> _Requirement_:
Find the word "lsort" in the records and copy every line where it occurs.

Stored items

Background: an optimization exercise with open tools, aiming at a short achievable clock period. Do not read the settings as production practice. The clock input has no modelled driver; a real chip could not lean on it and would need a root buffer or a full tree. Power is estimated from default activity; no workload was simulated.

==> flow/design.v (excerpt) <==
module fft_4(
        input               clk,
        input               rst_n,
        input wire signed [15:0]  x0_real,
        input wire signed [15:0]  x0_imag,
        input wire signed [15:0]  x1_real,
        input wire signed [15:0]  x1_imag,
        input wire signed [15:0]  x2_real,
        input wire signed [15:0]  x2_imag,
        input wire signed [15:0]  x3_real,
        input wire signed [15:0]  x3_imag,
        output reg signed [15:0]  X0_real,
        output reg signed [15:0]  X0_imag,
        output reg signed [15:0]  X1_real,
        output reg signed [15:0]  X1_imag,
        output reg signed [15:0]  X2_real,
        output reg signed [15:0]  X2_imag,
        output reg signed [15:0]  X3_real,
        output reg signed [15:0]  X3_imag
    );
reg [15:0] s1_x0_real_x1_real_x2_real;    
reg [15:0] s1_x0_imag_x1_imag_x2_imag;    
reg [15:0] s1_x0_real_x1_real_x2_imag;    
reg [15:0] s1_x0_imag_x1_imag_x2_real;    
reg [14:0] c1_X0_real;    
reg [14:0] c1_X0_imag;    
reg [14:0] c1_X2_real;    
reg [14:0] c1_X2_imag;    
reg [14:0] c1_X1_real;    
reg [14:0] c1_X1_imag;    
reg [14:0] c1_X3_real;    
reg [14:0] c1_X3_imag;    
reg [15:0] da_x3_real;    
reg [15:0] da_x3_imag;    
reg [15:0] db_x3_imag;    
reg [15:0] db_x3_real;    
reg [15:0] u_X0_real;    
reg [15:0] u_X0_imag;    
reg [15:0] u_X2_real;    
reg [15:0] u_X2_imag;    
reg [15:0] u_X1_real;    
reg [15:0] u_X1_imag;    
reg [15:0] u_X3_real;    
reg [15:0] u_X3_imag;    
reg [15:0] X0_real_x;    
reg [14:0] X0_real_g;    
reg [12:0] X0_real_p;    
reg [15:0] X0_imag_x;    
reg [14:0] X0_imag_g;    
reg [12:0] X0_imag_p;    
reg [15:0] X2_real_x;    
reg [14:0] X2_real_g;    
reg [12:0] X2_real_p;    
reg [15:0] X2_imag_x;    
reg [14:0] X2_imag_g;    
reg [12:0] X2_imag_p;    
reg [15:0] X1_real_x;    
reg [14:0] X1_real_g;    
reg [12:0] X1_real_p;    
reg [15:0] X1_imag_x;    
reg [14:0] X1_imag_g;    
reg [12:0] X1_imag_p;    
reg [15:0] X3_real_x;    
reg [14:0] X3_real_g;    
reg [12:0] X3_real_p;    
reg [15:0] X3_imag_x;    
reg [14:0] X3_imag_g;    
reg [12:0] X3_imag_p;    
wire [15:0] X0_real_d = {n2755, n2751, n2747, n2743, n2739, n2735, n2731, n2729, n2727, n2725, n2723, n2719, n2715, n2713, X0_real_x[1], X0_real_x[0]};
  ...
Size in the first run: ~800 flip-flops, ~260 I/O pins, about 38,000 µm² of cells after synthesis.
clock: 3.5 ns
lec_check: 0
cap_margin: 20
core_margin: 2
core_utilization: 40
setup_slack_margin: 2.0
slew_margin: 20
synth_hierarchical: 1
standard.sh (not shown) runs the stock make flow with config.mk's settings and CLKGATE_MAP_FILE= SYNTH_SCRIPT=/design/flow/synth_recipe.tcl, a recipe that flattens the netlist after the stock synthesis.
==> flow/flow/run.sh <==
#!/bin/bash
# Own layout flow: the standard flow, except that output flip-flops are
# placed next to their output buffers and the clock tree is a hand-built
# two-level inverter tree (flow/clock_tree.tcl) instead of TritonCTS's.
# Ports are buffered with buf_4 (which timing repair may resize) rather
# than the delay cell buffer_ports picks by default.
set -euo pipefail
here=$PWD
export MY_CLK_LEAVES=${MY_CLK_LEAVES:-0}
export MY_CLK_PER_LEAF=${MY_CLK_PER_LEAF:-24}
export MY_CLK_TOP=${MY_CLK_TOP:-4}
export MY_CLK_TOP_CELL=${MY_CLK_TOP_CELL:-sky130_fd_sc_hd__clkinv_16}
export MY_CLK_LEAF_CELL=${MY_CLK_LEAF_CELL:-sky130_fd_sc_hd__clkinv_8}
bash standard.sh synth > log_synth.txt 2>&1
bash standard.sh PRE_DETAIL_PLACE_TCL=$here/flow/pre_dp.tcl "BUFFER_PORTS_ARGS=-buffer_cell sky130_fd_sc_hd__buf_4" place > log_place.txt 2>&1
# a copy of the ORFS scripts whose cts.tcl builds our own tree
rm -rf myscripts; cp -r $FLOW_HOME/scripts myscripts
sed -i "s#log_cmd clock_tree_synthesis {\*}\$cts_args#source $here/flow/clock_tree.tcl#" myscripts/cts.tcl
grep -q "flow/clock_tree.tcl" myscripts/cts.tcl
sed -n 's/^make -C \(.*\) "\${@:-finish}"$/\1/p' standard.sh > make_args.txt
eval "make -C $(cat make_args.txt) SCRIPTS_DIR=$here/myscripts do-4_1_cts do-4_cts" > log_cts.txt 2>&1
bash standard.sh > log_finish.txt 2>&1
==> flow/flow/clock_tree.tcl <==
# Two-level clock tree in place of clock_tree_synthesis. The clock port
# drives NTOP top cells, each of which drives its share of K leaf cells;
# each leaf drives a cluster of flip-flops. With inverters at both levels
# the flip-flops see the clock in its own polarity. Clusters are made by
# k-means with equal cluster sizes, so every flip-flop sees the same tree.
set K $::env(MY_CLK_LEAVES)
set NTOP $::env(MY_CLK_TOP)
set block [ord::get_db_block]
set db [ord::get_db]
set top_master [$db findMaster $::env(MY_CLK_TOP_CELL)]
set leaf_master [$db findMaster $::env(MY_CLK_LEAF_CELL)]
set clk_net [[$block findBTerm clk] getNet]

# balanced k-means: returns {assign cxs cys}
proc bal_kmeans {xs ys K} {
  set n [llength $xs]
  set cap [expr {($n + $K - 1) / $K}]
  set order [lsort -real -indices $xs]
  set cxs {}; set cys {}
  # initial centres: a grid over the bounding box
  set xmin [::tcl::mathfunc::min {*}$xs]; set xmax [::tcl::mathfunc::max {*}$xs]
  set ymin [::tcl::mathfunc::min {*}$ys]; set ymax [::tcl::mathfunc::max {*}$ys]
  set gx [expr {int(ceil(sqrt($K)))}]
  set gy [expr {int(ceil(double($K) / $gx))}]
  for {set k 0} {$k < $K} {incr k} {
    set ix [expr {$k % $gx}]; set iy [expr {$k / $gx}]
    lappend cxs [expr {$xmin + ($ix + 0.5) * ($xmax - $xmin) / $gx}]
    lappend cys [expr {$ymin + ($iy + 0.5) * ($ymax - $ymin) / $gy}]
  }
  set assign [lrepeat $n 0]
  for {set iter 0} {$iter < 30} {incr iter} {
    # order points by how much they lose if not given their nearest centre
    set keyed {}
    for {set i 0} {$i < $n} {incr i} {
      set x [lindex $xs $i]; set y [lindex $ys $i]
      set ds {}
      for {set k 0} {$k < $K} {incr k} {
        lappend ds [expr {abs($x - [lindex $cxs $k]) + abs($y - [lindex $cys $k])}]
      }
      set s [lsort -real $ds]
      lappend keyed [list $i [expr {[lindex $s end] - [lindex $s 0]}] $ds]
    }
    set used [lrepeat $K 0]
    foreach e [lsort -real -decreasing -index 1 $keyed] {
      lassign $e i regret ds
      set best -1; set bd 1e30
      for {set k 0} {$k < $K} {incr k} {
        if {[lindex $used $k] >= $cap} { continue }
        if {[lindex $ds $k] < $bd} { set bd [lindex $ds $k]; set best $k }
      }
      lset assign $i $best
      lset used $best [expr {[lindex $used $best] + 1}]
    }
    set sx [lrepeat $K 0.0]; set sy [lrepeat $K 0.0]; set sc [lrepeat $K 0]
    for {set i 0} {$i < $n} {incr i} {
      set k [lindex $assign $i]
      lset sx $k [expr {[lindex $sx $k] + [lindex $xs $i]}]
      lset sy $k [expr {[lindex $sy $k] + [lindex $ys $i]}]
      lset sc $k [expr {[lindex $sc $k] + 1}]
    }
    for {set k 0} {$k < $K} {incr k} {
      if {[lindex $sc $k] > 0} {
        lset cxs $k [expr {[lindex $sx $k] / [lindex $sc $k]}]
        lset cys $k [expr {[lindex $sy $k] / [lindex $sc $k]}]
      }
    }
  }
  puts "clock_tree: cluster sizes $sc"
  return [list $assign $cxs $cys]
}

proc add_buf {master name x y in_net out_name} {
  global block
  set b [odb::dbInst_create $block $master $name]
  $b setLocation [expr {int($x)}] [expr {int($y)}]
  $b setPlacementStatus PLACED
  set net [odb::dbNet_create $block $out_name]
  $net setSigType CLOCK
  foreach it [$b getITerms] {
    set mt [$it getMTerm]
    if {[$mt getName] eq "A"} { $it connect $in_net }
    if {[$mt getName] eq "X" || [$mt getName] eq "Y"} { $it connect $net }
  }
  return $net
}

set sinks {}
foreach it [$clk_net getITerms] { lappend sinks $it }
set n [llength $sinks]
if {$K <= 0} { set K [expr {($n + $::env(MY_CLK_PER_LEAF) - 1) / $::env(MY_CLK_PER_LEAF)}] }
puts "clock_tree: $n sinks, $K leaves, $NTOP top cells"
set xs {}; set ys {}
foreach it $sinks {
  set bb [[$it getInst] getBBox]
  lappend xs [expr {([$bb xMin] + [$bb xMax]) / 2.0}]
  lappend ys [expr {([$bb yMin] + [$bb yMax]) / 2.0}]
}
lassign [bal_kmeans $xs $ys $K] assign cxs cys
lassign [bal_kmeans $cxs $cys $NTOP] tassign tcxs tcys

foreach it $sinks { $it disconnect }
set top_nets {}
for {set t 0} {$t < $NTOP} {incr t} {
  lappend top_nets [add_buf $top_master clktop_$t [lindex $tcxs $t] [lindex $tcys $t] $clk_net clknet_top_$t]
}
set leaf_nets {}
for {set k 0} {$k < $K} {incr k} {
  lappend leaf_nets [add_buf $leaf_master clkleaf_$k [lindex $cxs $k] [lindex $cys $k] \
    [lindex $top_nets [lindex $tassign $k]] clknet_leaf_$k]
}
for {set i 0} {$i < $n} {incr i} {
  [lindex $sinks $i] connect [lindex $leaf_nets [lindex $assign $i]]
}
$clk_net setSigType CLOCK
set_propagated_clock [all_clocks]
Other scripts of this flow, unchanged in this note and not shown: flow/flow/pre_dp.tcl
Edit:
- CORE_UTILIZATION: 40 -> 65
- PLACE_DENSITY: default -> 0.75
The changed run produced a clean layout.
Synthesized cell count does not change.
Design area falls slightly.
Sequential share of layout area rises by 0.87 points.
Die area falls by well over a third.
Synthesized area does not change.
Global-route usage rises by 11 points.
Critical path depth does not change.
Wire length falls by a few percent.
Hold slack loses 28 ps.
Via count rises by a few percent.
Edit:
- CORE_UTILIZATION: 65 -> 40
- PLACE_DENSITY: 0.75 -> default
- SETUP_SLACK_MARGIN: 2.0 -> 2.5
What happened: Setup slack is worse by 17 ps. Design area went up by about 37%. Fmax drops by 1.1%. Die area grows by about 60%. Power goes up by 25%. Synthesized cell count is unchanged. Critical path depth does not change. Via count rises by about 10%. Wire length increases by 30%.
Edit:
--- a/flow/flow/run.sh
+++ b/flow/flow/run.sh
@@ -12,4 +12,5 @@
 export MY_CLK_TOP_CELL=${MY_CLK_TOP_CELL:-sky130_fd_sc_hd__clkinv_16}
 export MY_CLK_LEAF_CELL=${MY_CLK_LEAF_CELL:-sky130_fd_sc_hd__clkinv_8}
+export MY_CLK_LEAF_UP=${MY_CLK_LEAF_UP-sky130_fd_sc_hd__clkinv_16}
 bash standard.sh synth > log_synth.txt 2>&1
 bash standard.sh PRE_DETAIL_PLACE_TCL=$here/flow/pre_dp.tcl "BUFFER_PORTS_ARGS=-buffer_cell sky130_fd_sc_hd__buf_4" place > log_place.txt 2>&1
--- a/flow/flow/clock_tree.tcl
+++ b/flow/flow/clock_tree.tcl
@@ -114,2 +114,43 @@
 $clk_net setSigType CLOCK
 set_propagated_clock [all_clocks]
+
+# Size the leaves: the latest leaves get the stronger cell as long as the
+# latest clock arrival at any flip-flop keeps dropping.
+if {$::env(MY_CLK_LEAF_UP) ne ""} {
+  source $::env(PLATFORM_DIR)/setRC.tcl
+  set up_master [$db findMaster $::env(MY_CLK_LEAF_UP)]
+  proc leaf_arrivals {K} {
+    set res {}
+    for {set k 0} {$k < $K} {incr k} {
+      lappend res [get_property [get_pins clkleaf_$k/Y] arrival_max_rise]
+    }
+    return $res
+  }
+  estimate_parasitics -placement
+  set arr [leaf_arrivals $K]
+  set best [::tcl::mathfunc::max {*}$arr]
+  puts "clock_tree: leaf arrivals [format %.3f [::tcl::mathfunc::min {*}$arr]] .. [format %.3f $best]"
+  for {set iter 0} {$iter < 12} {incr iter} {
+    set order [lsort -real -decreasing -indices $arr]
+    set swapped {}
+    foreach k [lrange $order 0 1] {
+      set inst [$block findInst clkleaf_$k]
+      if {[[$inst getMaster] getName] ne [$up_master getName]} {
+        $inst swapMaster $up_master
+        lappend swapped $k
+      }
+    }
+    if {$swapped eq ""} { break }
+    estimate_parasitics -placement
+    set arr [leaf_arrivals $K]
+    set worst [::tcl::mathfunc::max {*}$arr]
+    puts "clock_tree: upsized leaves $swapped, latest arrival [format %.3f $worst]"
+    if {$worst >= $best - 0.001} {
+      foreach k $swapped { [$block findInst clkleaf_$k] swapMaster $leaf_master }
+      estimate_parasitics -placement
+      set arr [leaf_arrivals $K]
+      break
+    }
+    set best $worst
+  }
+}
- SETUP_SLACK_MARGIN: 2.5 -> 2.2
- critical path depth does not change
- final area fell by 21%
- total power falls by about 13%
- wire length went down by about 17%
- fmax climbs by 1.3%
- worst hold slack gets better by 33 ps
- via count is lower by 11%
- core utilization goes down by 13 points
- die area does not change
- area after synthesis does not change
- register-to-register slack is better by 70 ps
Function was not checked in any run of this note: the RTL went through the layout flow alone. In every run of this note, the design's own scripts or RTL, not TritonCTS, make the clock network.

re-timing with driven ports:
The flow's constraints put no driver on any port. The routed layouts listed below were extracted and timed again, unchanged, in two steps. Step 1, drivers: a clkbuf_16 drives clk and a buf_2 each remaining input, both assumed. Step 2 also shifts input and output timing later by t, the mid clock arrival at the registers, as if the neighbouring blocks saw the same clock. Three values: ideal, step 1, step 2; two values: the first two.
| run | t (ns) | slack for setup (ns) | worst register clock-pin slew, ns | cell pins on the clock port's net |
|---|---|---|---|---|
| the first run | 0.522 | 1.954 / 1.712 / 1.897 | 0.11 / 0.12 | 4 |
| the second run | 0.520 | 1.977 / 1.714 / 1.878 | 0.10 / 0.10 | 4 |
| the third run | 0.554 | 1.960 / 1.678 / 1.848 | 0.12 / 0.12 | 4 |
| the fourth run | 0.516 | 1.979 / 1.712 / 1.905 | 0.11 / 0.12 | 4 |
After both steps every run listed still meets setup and hold. For the third run, which loses most, drivers alone change the setup slack by -0.282 ns; drivers and shift together by -0.112 ns.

> _Your solution_:
  set order [lsort -real -indices $xs]
      set s [lsort -real $ds]
    foreach e [lsort -real -decreasing -index 1 $keyed] {
+    set order [lsort -real -decreasing -indices $arr]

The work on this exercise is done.